Are Toxic Exchanges with Your Ex Raising Your Stress Level? This One Realization Will Change Everything
Maybe it’s a back and forth about an upcoming event with the kids, or finances, or one of you requested a schedule change. Sometimes, the topic doesn’t matter at all – if you’re in a negative cycle, any communication can devolve into blaming and disparaging, causing stress and anxiety for you and those around you.
If you’re engaged in this unhealthy back-and-forth and ready for it to end, the shift can happen as quickly as you desire. What do I mean?
Consider the following:
No matter what your ex does, he/she cannot make you send a text or an email, pick up the phone or respond in a particular way during a conversation.
When you decide to put yourself in charge of when, how and what you communicate, you take back your power, create healthy boundaries, and set the tone for the divorce process.
You may be saying, “But he said,” or, “She did…” and you’re probably right! Your ex may have started a fight, said something hurtful, or provoked you into a heated exchange. But none of the things they did change the fact that your response to any situation is a powerful tool that’s completely in your control. That knowledge is an important first step in changing the dynamic, but it’s still very difficult to break a pattern of ugly communication. Many people feel their ex doesn’t deserve their kindness or grace, and that may be true. But what if you stop doing it for your ex, and choose not to engage in that kind of communication because it feels better for you?
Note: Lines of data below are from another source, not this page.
File: src/design/gfMulPkg.sv
/*
  Shared definitions for the GF(2^26) Karatsuba multiplier:
  field and product widths, the default field polynomial,
  lane names and the per-lane operand pair struct.
*/
`default_nettype none

package gfMulPkg;

  // width of one field element
  localparam int FIELD_WIDTH = 26;

  // the Karatsuba split works on two halves of this width
  localparam int HALF_WIDTH = 13;

  // a 13x13 carry-less product has degree 24
  localparam int PART_WIDTH = 2 * HALF_WIDTH - 1;

  // the full unreduced product has degree 50
  localparam int PROD_WIDTH = 2 * FIELD_WIDTH - 1;

  localparam int NUM_LANES = 3;

  // x^26 + x^6 + x^2 + x + 1, the top bit included
  localparam logic [FIELD_WIDTH:0] DEFAULT_FIELD_POLY = 27'h400_0047;

  // role of each partial-product lane
  typedef enum logic [1:0] {
    LANE_LO  = 2'd0,
    LANE_HI  = 2'd1,
    LANE_MID = 2'd2
  } laneIdx_e;

  // operand pair handed to one lane
  typedef struct packed {
    logic [HALF_WIDTH-1:0] aOp;
    logic [HALF_WIDTH-1:0] bOp;
  } lanePair_t;

endpackage

`default_nettype wire

File: src/design/ksSplit.sv
/*
  Operand splitter: registers both field elements as three
  13-bit operand pairs, one per Karatsuba lane.
*/
`timescale 1ns/1ps
`default_nettype none

module ksSplit import gfMulPkg::*; (
  input  wire                          clk,
  input  wire                          rstN,
  input  logic                         inValid,
  input  logic [FIELD_WIDTH-1:0]       inA,
  input  logic [FIELD_WIDTH-1:0]       inB,
  output lanePair_t [NUM_LANES-1:0]    lanePairs,
  output logic                         splitValid
);

  logic [HALF_WIDTH-1:0] aLo;
  logic [HALF_WIDTH-1:0] aHi;
  logic [HALF_WIDTH-1:0] bLo;
  logic [HALF_WIDTH-1:0] bHi;

  assign aLo = inA[HALF_WIDTH-1:0];
  assign aHi = inA[FIELD_WIDTH-1:HALF_WIDTH];
  assign bLo = inB[HALF_WIDTH-1:0];
  assign bHi = inB[FIELD_WIDTH-1:HALF_WIDTH];

  always_ff @(posedge clk or negedge rstN) begin
    if (!rstN) begin
      splitValid <= 1'b0;
      lanePairs  <= '0;
    end else begin
      splitValid <= inValid;
      if (inValid) begin
        lanePairs[LANE_LO].aOp <= aLo;
        lanePairs[LANE_LO].bOp <= bLo;
        lanePairs[LANE_HI].aOp <= aHi;
        lanePairs[LANE_HI].bOp <= bHi;
        // the middle lane multiplies (aHi + aLo)(bHi + bLo) in GF(2)
        lanePairs[LANE_MID].aOp <= aHi ^ aLo;
        lanePairs[LANE_MID].bOp <= bHi ^ bLo;
      end
    end
  end

endmodule

`default_nettype wire

File: src/design/ksMul13.sv
/*
  One Karatsuba lane: a 13x13 schoolbook carry-less multiplier
  with a registered product and strobe.
*/
`timescale 1ns/1ps
`default_nettype none

module ksMul13 import gfMulPkg::*; (
  input  wire                    clk,
  input  wire                    rstN,
  input  lanePair_t              pairIn,
  input  logic                   pairValid,
  output logic [PART_WIDTH-1:0]  partProd,
  output logic                   laneValid
);

  logic [PART_WIDTH-1:0] prodComb;

  // each product bit k collects every aOp[i] & bOp[j] with i + j == k
  always_comb begin
    prodComb = '0;
    for (int i = 0; i < HALF_WIDTH; i++) begin
      for (int j = 0; j < HALF_WIDTH; j++) begin
        prodComb[i+j] = prodComb[i+j] ^ (pairIn.aOp[i] & pairIn.bOp[j]);
      end
    end
  end

  always_ff @(posedge clk or negedge rstN) begin
    if (!rstN) begin
      laneValid <= 1'b0;
      partProd  <= '0;
    end else begin
      laneValid <= pairValid;
      if (pairValid) begin
        partProd <= prodComb;
      end
    end
  end

endmodule

`default_nettype wire

File: src/design/ksCombine.sv
/*
  Karatsuba combiner: merges the low, high and middle lane
  products into the registered 51-bit carry-less product.
*/
`timescale 1ns/1ps
`default_nettype none

module ksCombine import gfMulPkg::*; (
  input  wire                                  clk,
  input  wire                                  rstN,
  input  logic [NUM_LANES-1:0][PART_WIDTH-1:0] partProd,
  input  logic                                 partValid,
  output logic [PROD_WIDTH-1:0]                fullProd,
  output logic                                 combValid
);

  logic [PART_WIDTH-1:0] loProd;
  logic [PART_WIDTH-1:0] hiProd;
  logic [PART_WIDTH-1:0] midProd;
  logic [PART_WIDTH-1:0] midTerm;
  logic [PROD_WIDTH-1:0] combProd;

  assign loProd  = partProd[LANE_LO];
  assign hiProd  = partProd[LANE_HI];
  assign midProd = partProd[LANE_MID];

  // (aH+aL)(bH+bL) - aH*bH - aL*bL leaves the cross terms only
  assign midTerm = midProd ^ loProd ^ hiProd;

  // result = L + (midTerm << 13) + (H << 26), written out per bit range
  always_comb begin
    // bits 0..12 come from the low product alone
    combProd[HALF_WIDTH-1:0] = loProd[HALF_WIDTH-1:0];

    // bits 13..24 overlap the low product and the middle term
    combProd[PART_WIDTH-1:HALF_WIDTH] =
      loProd[PART_WIDTH-1:HALF_WIDTH] ^ midTerm[PART_WIDTH-HALF_WIDTH-1:0];

    // bit 25 only sees the middle term
    combProd[PART_WIDTH] = midTerm[HALF_WIDTH-1];

    // bits 26..37 overlap the middle term and the high product
    combProd[PART_WIDTH+HALF_WIDTH-1:FIELD_WIDTH] =
      midTerm[PART_WIDTH-1:HALF_WIDTH] ^ hiProd[PART_WIDTH-HALF_WIDTH-1:0];

    // bits 38..50 are the top of the high product
    combProd[PROD_WIDTH-1:PART_WIDTH+HALF_WIDTH] =
      hiProd[PART_WIDTH-1:HALF_WIDTH-1];
  end

  always_ff @(posedge clk or negedge rstN) begin
    if (!rstN) begin
      combValid <= 1'b0;
      fullProd  <= '0;
    end else begin
      combValid <= partValid;
      if (partValid) begin
        fullProd <= combProd;
      end
    end
  end

endmodule

`default_nettype wire

File: src/design/gfReduce.sv
/*
  Field reduction: folds the 51-bit carry-less product modulo
  the field polynomial and registers the 26-bit remainder.
*/
`timescale 1ns/1ps
`default_nettype none

module gfReduce import gfMulPkg::*; #(
  parameter logic [FIELD_WIDTH:0] FIELD_POLY = DEFAULT_FIELD_POLY
) (
  input  wire                     clk,
  input  wire                     rstN,
  input  logic [PROD_WIDTH-1:0]   prodIn,
  input  logic                    prodValid,
  output logic [FIELD_WIDTH-1:0]  outProd,
  output logic                    outValid
);

  // the polynomial zero-extended to the product width
  localparam logic [PROD_WIDTH-1:0] POLY_EXT = PROD_WIDTH'(FIELD_POLY);

  logic [PROD_WIDTH-1:0] remComb;

  // fold from the top bit down, so bits raised by a fold
  // above degree 25 are cleared by a later pass of the loop
  always_comb begin
    remComb = prodIn;
    for (int k = PROD_WIDTH - 1; k >= FIELD_WIDTH; k--) begin
      if (remComb[k]) begin
        remComb = remComb ^ (POLY_EXT << (k - FIELD_WIDTH));
      end
    end
  end

  always_ff @(posedge clk or negedge rstN) begin
    if (!rstN) begin
      outValid <= 1'b0;
      outProd  <= '0;
    end else begin
      outValid <= prodValid;
      if (prodValid) begin
        outProd <= remComb[FIELD_WIDTH-1:0];
      end
    end
  end

endmodule

`default_nettype wire

File: src/design/gfMulTop.sv
/*
  GF(2^26) multiplier top level: operand splitter, three
  carry-less lanes, Karatsuba combiner and field reduction.
  Four register stages, one operation per clock.
*/
`timescale 1ns/1ps
`default_nettype none

module gfMulTop import gfMulPkg::*; #(
  parameter logic [FIELD_WIDTH:0] FIELD_POLY = DEFAULT_FIELD_POLY
) (
  input  wire                     clk,
  input  wire                     rstN,
  input  logic                    inValid,
  input  logic [FIELD_WIDTH-1:0]  inA,
  input  logic [FIELD_WIDTH-1:0]  inB,
  output logic                    outValid,
  output logic [FIELD_WIDTH-1:0]  outProd
);

  lanePair_t [NUM_LANES-1:0]          lanePairs;
  logic                               splitValid;
  logic [NUM_LANES-1:0][PART_WIDTH-1:0] partProd;
  logic [NUM_LANES-1:0]               laneValid;
  logic [PROD_WIDTH-1:0]              fullProd;
  logic                               combValid;

  // stage 1
  ksSplit uSplit (
    .clk        (clk),
    .rstN       (rstN),
    .inValid    (inValid),
    .inA        (inA),
    .inB        (inB),
    .lanePairs  (lanePairs),
    .splitValid (splitValid)
  );

  // stage 2, the lanes are identical and only differ in their operands
  for (genvar i = 0; i < NUM_LANES; i++) begin : gLane
    ksMul13 uLane (
      .clk       (clk),
      .rstN      (rstN),
      .pairIn    (lanePairs[i]),
      .pairValid (splitValid),
      .partProd  (partProd[i]),
      .laneValid (laneValid[i])
    );
  end

  // stage 3, the lanes run in lockstep so one strobe stands for all
  ksCombine uCombine (
    .clk       (clk),
    .rstN      (rstN),
    .partProd  (partProd),
    .partValid (laneValid[LANE_LO]),
    .fullProd  (fullProd),
    .combValid (combValid)
  );

  // stage 4
  gfReduce #(
    .FIELD_POLY (FIELD_POLY)
  ) uReduce (
    .clk       (clk),
    .rstN      (rstN),
    .prodIn    (fullProd),
    .prodValid (combValid),
    .outProd   (outProd),
    .outValid  (outValid)
  );

endmodule

`default_nettype wire
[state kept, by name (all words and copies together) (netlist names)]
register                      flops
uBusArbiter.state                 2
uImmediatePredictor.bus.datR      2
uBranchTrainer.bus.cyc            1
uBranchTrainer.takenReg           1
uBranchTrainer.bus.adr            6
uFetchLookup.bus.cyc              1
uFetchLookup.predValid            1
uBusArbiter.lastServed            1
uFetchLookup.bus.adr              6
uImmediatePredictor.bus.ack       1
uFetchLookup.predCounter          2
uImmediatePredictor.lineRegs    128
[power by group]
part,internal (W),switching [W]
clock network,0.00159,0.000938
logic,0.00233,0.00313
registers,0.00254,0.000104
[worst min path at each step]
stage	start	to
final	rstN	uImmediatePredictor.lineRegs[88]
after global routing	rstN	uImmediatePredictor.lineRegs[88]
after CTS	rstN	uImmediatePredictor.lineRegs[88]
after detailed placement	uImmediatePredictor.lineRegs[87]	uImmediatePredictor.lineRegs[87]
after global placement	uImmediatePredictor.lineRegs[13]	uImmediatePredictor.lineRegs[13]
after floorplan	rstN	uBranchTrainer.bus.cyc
$ cat src/design/vec_csr_regfile.sv
`timescale 1ns/100ps

module vec_csr_regfile
    import vec_csr_pkg::*;
(
    input  logic                clk,
    input  logic                n_rst,
    // scalar core side
    input  logic [xlen-1:0]     inst,
    input  logic                csr_en,
    input  logic [xlen-1:0]     scalar1,    // avl / vstart operand
    input  logic [xlen-1:0]     scalar2,    // new vtype
    input  logic                mew,
    input  logic [2:0]          width,
    input  logic                csrwr_en,
    output logic [xlen-1:0]     csr_out,
    output logic                csr_illegal,
    // decoded configuration
    output logic [mul_w-1:0]    vlmul,
    output logic [mul_w-1:0]    emul,
    output logic [ew_w-1:0]     sew,
    output logic [ew_w-1:0]     eew,
    output logic [vlmax_w-1:0]  vlmax,
    output logic [vlmax_w-1:0]  e_vlmax,
    output logic                tail_agnostic,
    output logic                mask_agnostic,
    output logic [xlen-1:0]     vec_length,
    output logic [xlen-1:0]     start_element,
    output logic                csr_done
);

    vlmul_e vtype_vlmul;
    vsew_e  vtype_vsew;
    logic   vtype_ill;

    // vta, vma and vl go straight out and are shared with the access unit
    vtype_config_reg u_config (
        .clk         (clk),
        .n_rst       (n_rst),
        .csrwr_en    (csrwr_en),
        .scalar1     (scalar1),
        .scalar2     (scalar2),
        .vtype_vlmul (vtype_vlmul),
        .vtype_vsew  (vtype_vsew),
        .vtype_vta   (tail_agnostic),
        .vtype_vma   (mask_agnostic),
        .vtype_ill   (vtype_ill),
        .vl_q        (vec_length),
        .csr_done    (csr_done)
    );

    vtype_decoder u_vtype_dec (
        .vtype_vlmul (vtype_vlmul),
        .vtype_vsew  (vtype_vsew),
        .vlmul       (vlmul),
        .sew         (sew),
        .vlmax       (vlmax)
    );

    mem_elem_decoder u_mem_dec (
        .mew         (mew),
        .width       (width),
        .vtype_vlmul (vtype_vlmul),
        .vtype_vsew  (vtype_vsew),
        .eew         (eew),
        .emul        (emul),
        .e_vlmax     (e_vlmax)
    );

    csr_access_unit u_csr (
        .clk           (clk),
        .n_rst         (n_rst),
        .csr_en        (csr_en),
        .inst          (inst),
        .scalar1       (scalar1),
        .vtype_vlmul   (vtype_vlmul),
        .vtype_vsew    (vtype_vsew),
        .vtype_vta     (tail_agnostic),
        .vtype_vma     (mask_agnostic),
        .vtype_ill     (vtype_ill),
        .vl_q          (vec_length),
        .csr_out       (csr_out),
        .csr_illegal   (csr_illegal),
        .start_element (start_element)
    );

endmodule

$ cat config.mk
export PLATFORM = sky130hd
export DESIGN_NAME = vec_csr_regfile
export DESIGN_NICKNAME = d
export VERILOG_FILES = /design/src/common/vec_csr_pkg.sv /design/src/vtype/vtype_config_reg.sv /design/src/vtype/vtype_decoder.sv /design/src/design/mem_elem_decoder.sv /design/src/design/csr_access_unit.sv /design/src/design/vec_csr_regfile.sv
export SDC_FILE = /design/constraint.sdc
export NUM_CORES = 1
export LEC_CHECK = 0
export BUFFER_PORTS_ARGS = -buffer_cell sky130_fd_sc_hd__buf_4
export CAP_MARGIN = 15
export CORE_MARGIN = 8
export CORE_UTILIZATION = 40
export CTS_CLUSTER_SIZE = 30
export DETAILED_ROUTE_END_ITERATION = 12
export PLACE_DENSITY = 0.77
export SKIP_CTS_REPAIR_TIMING = 1
export SYNTH_ARGS = -nofsm -noshare
export SYNTH_HDL_FRONTEND = slang
export SYNTH_SLANG_ARGS = --single-unit
$ cat constraint.sdc
create_clock -name clk -period 10.1 [get_ports clk]
set_input_delay 2.02 -clock clk [delete_from_list [all_inputs] [get_ports clk]]
set_output_delay 2.02 -clock clk [all_outputs]
set_load 0.1 [all_outputs]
This focus on doing things that improve your well-being, rather than on whatever your ex is doing, is a critical shift that will help you move through divorce and begin to heal.
Here are some questions to ask yourself as you make decisions:
What if…
- You ask yourself who you are at your best, and decide to show up as that person in every interaction?
- You ask yourself if every decision you are making is based in love?
- You create a list of responses to use in challenging situations, such as, “I disagree with that characterization,” or “That’s not my recollection.”
- You simply do not respond to a toxic text?
- You let a call go to voicemail so you can breathe and compose and appropriate response?
- You write down the angry words you want to say in a journal, but don’t say or share them?
- You wait to respond to an interaction until you’re sure you can respond with intention and civility?